Peterborough & Fletton United
- Full name: Peterborough & Fletton United Football Club
- Nickname: The Brickies
- Founded: 1901
- Dissolved: 1932
- Ground: London Road, Peterborough
- 1931–32: Southern League Eastern Section, 8th of 10
| Home colours |

= Peterborough & Fletton United F.C. =

Peterborough & Fletton United F.C. was an English football club based in Peterborough, Cambridgeshire. The club existed until 1932 and played at London Road.

==History==
The club was originally established as Fletton United in 1901. They were founder members of the Peterborough & District League in 1902 and were its inaugural champions, remaining unbeaten in the league's first season. After retaining the league title in both of the next two seasons, the club left the league and joined Division One of the Northamptonshire League. They finished bottom of the league in 1913–14, but were runners-up in 1921–22.

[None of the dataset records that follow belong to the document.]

Source: an optimization exercise on an open RTL-to-GDS flow (aim: small area, a short achievable clock period and few clock cycles per item). Production flows keep margins and buffers that such runs may drop.
Where RTL was checked, it was by simulation tests only, not by an equivalence proof against the original.
The RTL of run 2 was laid out without a check of its function.
Power and IR drop assume default switching activity.

## flow/design.v (module list and top-level ports; edited modules follow where they fit)
// module classifierTop: 1898 lines
module classifierTop (
    input  wire                   i_clk100,
    input  wire                   i_rstN,
    input  wire cnnPkg::camBus_t  i_cam,
    input  wire                   i_start,
    input  wire                   i_cfgWr,
    input  wire [4-1:0] i_cfgAddr,
    input  wire [15:0]            i_cfgData,
    output logic                  o_busy,
    output logic                  o_done,
    output cnnPkg::score_t        o_score,
    output logic                  o_led
);
  // ...
==> flow/flow/run.sh <==
#!/bin/bash
set -euo pipefail
bash standard.sh SETUP_SLACK_MARGIN=6.7 finish > standard.log 2>&1
==> flow/standard.sh <==
#!/bin/bash
# synth_recipe.tcl (not shown) runs the flow's synth.tcl, then flattens the netlist and writes it again
# the make line also repeats each setting of config.mk as NAME=value (left out here)
make -C /OpenROAD-flow-scripts/flow DESIGN_CONFIG=/design/flow/config.mk WORK_HOME=/design/flow/orfs CLKGATE_MAP_FILE= SYNTH_SCRIPT=/design/flow/synth_recipe.tcl "${@:-finish}"
==> flow/config.mk <==
export PLATFORM = sky130hd
export DESIGN_NAME = classifierTop
export DESIGN_NICKNAME = classifierTop
export VERILOG_FILES = /design/flow/design.v
export SDC_FILE = /design/flow/constraint.sdc
export NUM_CORES = 4
export LEC_CHECK = 0
export CAP_MARGIN = 20
export CORE_MARGIN = 2
export CORE_UTILIZATION = 40
export SLEW_MARGIN = 20
==> flow/constraint.sdc <==
create_clock -name core_clock -period 10.0 [get_ports {i_clk100}]
set_input_delay 2.0000 -clock core_clock [delete_from_list [all_inputs] [get_ports {i_clk100}]]
set_output_delay 2.0000 -clock core_clock [all_outputs]
set_load 0.01 [all_outputs]
Source: an optimization exercise on an open RTL-to-GDS flow (aim: small area). Production flows keep margins and buffers that such runs may drop. The RTL was checked by simulation tests, not by an equivalence proof against the original design. Power is estimated from default activity; no workload was simulated.

==> design/flow/design.v <==
module mvm_seq_sat (
    input  logic         CLOCK_50,
    input  logic         reset_n,
    input  logic         in_valid,
    output logic         in_ready,
    input  logic [511:0] w,
    input  logic [63:0]  u,
    output logic         out_valid,
    input  logic         out_ready,
    output logic [63:0]  v,
    output logic [7:0]   sat_flag
);
    logic        busy_q, done_q, fl_q, ph_q;
    logic [5:0]  cnt_q;
    logic [7:0]  wq [64];
    logic [7:0]  uq [8];
    logic [7:0]  acc_q;
    logic        facc_q;
    logic [7:0]  fq;
    logic        load;
    logic        first, lastcol, last, lastrow, inj;
    assign in_ready  = reset_n && !busy_q && !done_q && !fl_q && !ph_q;
    assign out_valid = done_q;
    assign load      = in_valid && in_ready;
    assign first     = (cnt_q[2:0] == 3'd0);
    assign lastcol   = (cnt_q[2:0] == 3'd7);
    assign last      = (cnt_q == 6'd63);
    assign lastrow   = (cnt_q[5:3] == 3'd7);
    assign inj       = busy_q && lastcol;
    logic [7:0]  wh, uh, m, a, s, acc_n;
    logic [14:0] pn;
    logic        pov, sgn, sov, flag_n;
    mul8s u_mul (
        .a (wh),
        .b (uh),
        .pn(pn)
    );
    always_comb begin
        wh     = wq[0] ^ {8{ph_q}};
        uh     = uq[0] ^ {8{ph_q}};
        pov    = !((&pn[14:7]) || !(|pn[14:7]));
        sgn    = wq[0][7] ^ uq[0][7];
        m      = pov ? {sgn, {7{!sgn}}} : ~pn[7:0];
        a      = first ? 8'd0 : acc_q;
        s      = a + m;
        sov    = (a[7] == m[7]) && (s[7] != a[7]);
        acc_n  = sov ? {a[7], {7{!a[7]}}} : s;
        flag_n = (!first && facc_q) || pov || sov;
    end
    always_ff @(posedge CLOCK_50 or negedge reset_n) begin
        if (!reset_n) begin
            busy_q <= 1'b0;
            done_q <= 1'b0;
            fl_q   <= 1'b1;
            ph_q   <= 1'b0;
            cnt_q  <= 6'd0;
        end else begin
            ph_q  <= !ph_q;
            cnt_q <= cnt_q + {5'd0, busy_q | fl_q};
            if (load) begin
                busy_q <= 1'b1;
            end else if (busy_q && last) begin
                busy_q <= 1'b0;
                done_q <= 1'b1;
            end else if (done_q && out_ready) begin
                done_q <= 1'b0;
                fl_q   <= 1'b1;
            end else if (fl_q && last) begin
                fl_q <= 1'b0;
            end
        end
    end
    always_ff @(posedge CLOCK_50) begin
        for (int k = 0; k < 64; k++) begin
            if (!(done_q && (k % 8 == 7))) begin
                wq[k] <= ~(({8{load}} & w[k*8 +: 8]) |
                           ((k == 63) ? (inj ? ~acc_n : {8{ph_q}}) : wq[k+1]));
            end
        end
        for (int i = 0; i < 8; i++) begin
            uq[i] <= ~(({8{load}} & u[i*8 +: 8]) |
                       ((i == 7) ? (lastrow ? {8{ph_q}} : uq[0]) : uq[i+1]));
        end
        acc_q  <= acc_n;
        facc_q <= flag_n;
        if (inj) begin
            for (int r = 0; r < 7; r++) begin
                fq[r] <= fq[r+1];
            end
            fq[7] <= flag_n;
        end
    end
    always_comb begin
        for (int r = 0; r < 8; r++) begin
            v[r*8 +: 8] = wq[r*8 + 7];
        end
        sat_flag = fq;
    end
endmodule
module mul8s (
    input  logic [7:0]  a,
    input  logic [7:0]  b,
    output logic [14:0] pn
);
    logic c66, c68, c70, c72, c74, c76, c78, c80, c82, c84, c86, c88;
    logic c90, c92, c94, c96, c98, c100, c102, c104, c106, c108, c110, c112;
    logic c114, c116, c118, c120, c122, c124, c126, c128, c130, c132, c134, c136;
    logic c138, c140, c142, c144, c146, c148, c150, c152, c154, c156, c158, c160;
    logic c162, c164, c166, c168, c170, c172, c174, c176, p1, p2, p3, p4;
    logic p5, p6, p7, p8, p9, p10, p11, p12, p13, p14, p15, p16;
    logic p17, p18, p19, p20, p21, p22, p23, p24, p25, p26, p27, p28;
    logic p29, p30, p31, p32, p33, p34, p35, p36, p37, p38, p39, p40;
    logic p41, p42, p43, p44, p45, p46, p47, p48, p49, p50, p51, p52;
    logic p53, p54, p55, p56, p57, p58, p59, p60, p61, p62, p63, p64;
    logic s65, s67, s69, s71, s73, s75, s77, s79, s81, s83, s85, s87;
    logic s89, s91, s93, s95, s97, s99, s101, s103, s105, s107, s109, s111;
    logic s113, s115, s117, s119, s121, s123, s125, s127, s129, s131, s133, s135;
    logic s137, s139, s141, s143, s145, s147, s149, s151, s153, s155, s157, s159;
    logic s161, s163, s165, s167, s169, s171, s173, s175;
    assign p1 = ~(a[0] & b[0]);
    assign p2 = ~(a[0] & b[1]);
    assign p3 = ~(a[1] & b[0]);
    assign p4 = ~(a[0] & b[2]);
    assign p5 = ~(a[1] & b[1]);
    assign p6 = ~(a[2] & b[0]);
    assign p7 = ~(a[0] & b[3]);
    assign p8 = ~(a[1] & b[2]);
    assign p9 = ~(a[2] & b[1]);
    assign p10 = ~(a[3] & b[0]);
    assign p11 = ~(a[0] & b[4]);
    assign p12 = ~(a[1] & b[3]);
    assign p13 = ~(a[2] & b[2]);
    assign p14 = ~(a[3] & b[1]);
    assign p15 = ~(a[4] & b[0]);
    assign p16 = ~(a[0] & b[5]);
    assign p17 = ~(a[1] & b[4]);
    assign p18 = ~(a[2] & b[3]);
    assign p19 = ~(a[3] & b[2]);
    assign p20 = ~(a[4] & b[1]);
    assign p21 = ~(a[5] & b[0]);
    assign p22 = ~(a[0] & b[6]);
    assign p23 = ~(a[1] & b[5]);
    assign p24 = ~(a[2] & b[4]);
    assign p25 = ~(a[3] & b[3]);
    assign p26 = ~(a[4] & b[2]);
    assign p27 = ~(a[5] & b[1]);
    assign p28 = ~(a[6] & b[0]);
    assign p29 = (a[0] & b[7]);
    assign p30 = ~(a[1] & b[6]);
    assign p31 = ~(a[2] & b[5]);
    assign p32 = ~(a[3] & b[4]);
    assign p33 = ~(a[4] & b[3]);
    assign p34 = ~(a[5] & b[2]);
    assign p35 = ~(a[6] & b[1]);
    assign p36 = (a[7] & b[0]);
    assign p37 = (a[1] & b[7]);
    assign p38 = ~(a[2] & b[6]);
    assign p39 = ~(a[3] & b[5]);
    assign p40 = ~(a[4] & b[4]);
    assign p41 = ~(a[5] & b[3]);
    assign p42 = ~(a[6] & b[2]);
    assign p43 = (a[7] & b[1]);
    assign p44 = (a[2] & b[7]);
    assign p45 = ~(a[3] & b[6]);
    assign p46 = ~(a[4] & b[5]);
    assign p47 = ~(a[5] & b[4]);
    assign p48 = ~(a[6] & b[3]);
    assign p49 = (a[7] & b[2]);
    assign p50 = (a[3] & b[7]);
    assign p51 = ~(a[4] & b[6]);
    assign p52 = ~(a[5] & b[5]);
    assign p53 = ~(a[6] & b[4]);
    assign p54 = (a[7] & b[3]);
    assign p55 = (a[4] & b[7]);
    assign p56 = ~(a[5] & b[6]);
    assign p57 = ~(a[6] & b[5]);
    assign p58 = (a[7] & b[4]);
    assign p59 = (a[5] & b[7]);
    assign p60 = ~(a[6] & b[6]);
    assign p61 = (a[7] & b[5]);
    assign p62 = (a[6] & b[7]);
    assign p63 = (a[7] & b[6]);
    assign p64 = ~(a[7] & b[7]);
    assign s65 = ~(p22 ^ p23);
    assign c66 = p22 | p23;
    assign s67 = p29 ^ p30 ^ p31;
    assign c68 = (p29 & p30) | (p29 & p31) | (p30 & p31);
    assign s69 = ~(p32 ^ p33);
    assign c70 = p32 | p33;
    assign s71 = p37 ^ p38 ^ p39;
    assign c72 = (p37 & p38) | (p37 & p39) | (p38 & p39);
    assign s73 = p40 ^ p41 ^ p42;
    assign c74 = (p40 & p41) | (p40 & p42) | (p41 & p42);
    assign s75 = p44 ^ p45 ^ p46;
    assign c76 = (p44 & p45) | (p44 & p46) | (p45 & p46);
    assign s77 = ~(p11 ^ p12);
    assign c78 = p11 | p12;
    assign s79 = p16 ^ p17 ^ p18;
    assign c80 = (p16 & p17) | (p16 & p18) | (p17 & p18);
    assign s81 = ~(p19 ^ p20);
    assign c82 = p19 | p20;
    assign s83 = s65 ^ p24 ^ p25;
    assign c84 = (s65 & p24) | (s65 & p25) | (p24 & p25);
    assign s85 = p26 ^ p27 ^ p28;
    assign c86 = (p26 & p27) | (p26 & p28) | (p27 & p28);
    assign s87 = s67 ^ s69 ^ p34;
    assign c88 = (s67 & s69) | (s67 & p34) | (s69 & p34);
    assign s89 = p35 ^ p36 ^ c66;
    assign c90 = (p35 & p36) | (p35 & c66) | (p36 & c66);
    assign s91 = s71 ^ s73 ^ p43;
    assign c92 = (s71 & s73) | (s71 & p43) | (s73 & p43);
    assign s93 = c68 ^ c70;
    assign c94 = c68 & c70;
    assign s95 = s75 ^ p47 ^ p48;
    assign c96 = (s75 & p47) | (s75 & p48) | (p47 & p48);
    assign s97 = p49 ^ c72 ^ c74;
    assign c98 = (p49 & c72) | (p49 & c74) | (c72 & c74);
    assign s99 = p50 ^ p51 ^ p52;
    assign c100 = (p50 & p51) | (p50 & p52) | (p51 & p52);
    assign s101 = p53 ^ p54 ^ c76;
    assign c102 = (p53 & p54) | (p53 & c76) | (p54 & c76);
    assign s103 = p55 ^ p56 ^ p57;
    assign c104 = (p55 & p56) | (p55 & p57) | (p56 & p57);
    assign s105 = ~(p7 ^ p8);
    assign c106 = p7 | p8;
    assign s107 = s77 ^ p13 ^ p14;
    assign c108 = (s77 & p13) | (s77 & p14) | (p13 & p14);
    assign s109 = s79 ^ s81 ^ p21;
    assign c110 = (s79 & s81) | (s79 & p21) | (s81 & p21);
    assign s111 = s83 ^ s85 ^ c80;
    assign c112 = (s83 & s85) | (s83 & c80) | (s85 & c80);
    assign s113 = s87 ^ s89 ^ c84;
    assign c114 = (s87 & s89) | (s87 & c84) | (s89 & c84);
    assign s115 = s91 ^ s93 ^ c88;
    assign c116 = (s91 & s93) | (s91 & c88) | (s93 & c88);
    assign s117 = s95 ^ s97 ^ c92;
    assign c118 = (s95 & s97) | (s95 & c92) | (s97 & c92);
    assign s119 = s99 ^ s101 ^ c96;
    assign c120 = (s99 & s101) | (s99 & c96) | (s101 & c96);
    assign s121 = s103 ^ p58 ^ c100;
    assign c122 = (s103 & p58) | (s103 & c100) | (p58 & c100);
    assign s123 = p59 ^ p60 ^ p61;
    assign c124 = (p59 & p60) | (p59 & p61) | (p60 & p61);
    assign s125 = ~(p4 ^ p5);
    assign c126 = p4 | p5;
    assign s127 = s105 ^ p9 ^ p10;
    assign c128 = (s105 & p9) | (s105 & p10) | (p9 & p10);
    assign s129 = s107 ^ p15 ^ c106;
    assign c130 = (s107 & p15) | (s107 & c106) | (p15 & c106);
    assign s131 = s109 ^ c78 ^ c108;
    assign c132 = (s109 & c78) | (s109 & c108) | (c78 & c108);
    assign s133 = s111 ^ c82 ^ c110;
    assign c134 = (s111 & c82) | (s111 & c110) | (c82 & c110);
    assign s135 = s113 ^ c86 ^ c112;
    assign c136 = (s113 & c86) | (s113 & c112) | (c86 & c112);
    assign s137 = s115 ^ c90 ^ c114;
    assign c138 = (s115 & c90) | (s115 & c114) | (c90 & c114);
    assign s139 = s117 ^ c94 ^ c116;
    assign c140 = (s117 & c94) | (s117 & c116) | (c94 & c116);
    assign s141 = s119 ^ c98 ^ c118;
    assign c142 = (s119 & c98) | (s119 & c118) | (c98 & c118);
    assign s143 = s121 ^ c102 ^ c120;
    assign c144 = (s121 & c102) | (s121 & c120) | (c102 & c120);
    assign s145 = s123 ^ c104 ^ c122;
    assign c146 = (s123 & c104) | (s123 & c122) | (c104 & c122);
    assign s147 = p62 ^ p63 ^ c124;
    assign c148 = (p62 & p63) | (p62 & c124) | (p63 & c124);
    assign s149 = ~(p2 ^ p3);
    assign c150 = p2 | p3;
    assign s151 = s125 ^ p6 ^ c150;
    assign c152 = (s125 & p6) | (s125 & c150) | (p6 & c150);
    assign s153 = s127 ^ c126 ^ c152;
    assign c154 = (s127 & c126) | (s127 & c152) | (c126 & c152);
    assign s155 = s129 ^ c128 ^ c154;
    assign c156 = (s129 & c128) | (s129 & c154) | (c128 & c154);
    assign s157 = s131 ^ c130 ^ c156;
    assign c158 = (s131 & c130) | (s131 & c156) | (c130 & c156);
    assign s159 = s133 ^ c132 ^ c158;
    assign c160 = (s133 & c132) | (s133 & c158) | (c132 & c158);
    assign s161 = s135 ^ c134 ^ c160;
    assign c162 = (s135 & c134) | (s135 & c160) | (c134 & c160);
    assign s163 = s137 ^ c136 ^ c162;
    assign c164 = (s137 & c136) | (s137 & c162) | (c136 & c162);
    assign s165 = s139 ^ c138 ^ c164;
    assign c166 = (s139 & c138) | (s139 & c164) | (c138 & c164);
    assign s167 = s141 ^ c140 ^ c166;
    assign c168 = (s141 & c140) | (s141 & c166) | (c140 & c166);
    assign s169 = s143 ^ c142 ^ c168;
    assign c170 = (s143 & c142) | (s143 & c168) | (c142 & c168);
    assign s171 = s145 ^ c144 ^ c170;
    assign c172 = (s145 & c144) | (s145 & c170) | (c144 & c170);
    assign s173 = s147 ^ c146 ^ c172;
    assign c174 = (s147 & c146) | (s147 & c172) | (c146 & c172);
    assign s175 = p64 ^ c148 ^ c174;
    assign c176 = (p64 & c148) | (p64 & c174) | (c148 & c174);
    assign pn = {s175, s173, s171, s169, s167, s165, s163, s161, s159, s157, s155, s153, s151, s149, p1};
endmodule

After finishing third in 1922–23, the club were voted into the Eastern Section of the Southern League, at which point they adopted the name Peterborough & Fletton United in an attempt to gain the backing of tradesmen and people of Peterborough, and give other Southern League clubs an idea of their geographical location. In their first season in the league they won the Eastern Section, and went on to beat Yeovil 3–1 in the championship play-off. In 1927–28 they reached the third round of the FA Cup, where they lost 4–3 to Birmingham, having been 3–0 up. At the end of the season they applied for the elections to Division Three South of the Football League, but received only two votes.

After finishing eighth out of ten clubs in 1931–32 the club left the Southern League, intending to join the East Midlands. However, with the club deep in financial trouble, on 6 August 1931 the Football Association suspended the club until it paid the £154 due in wages to players. In November 1932 the club went into voluntary liquidation with debts of £1,750.

A new club, Peterborough United, was formed as a replacement in 1934.

==Colours==
The club wore claret and gold stripes.

==Ground==

The club's ground was on London Road.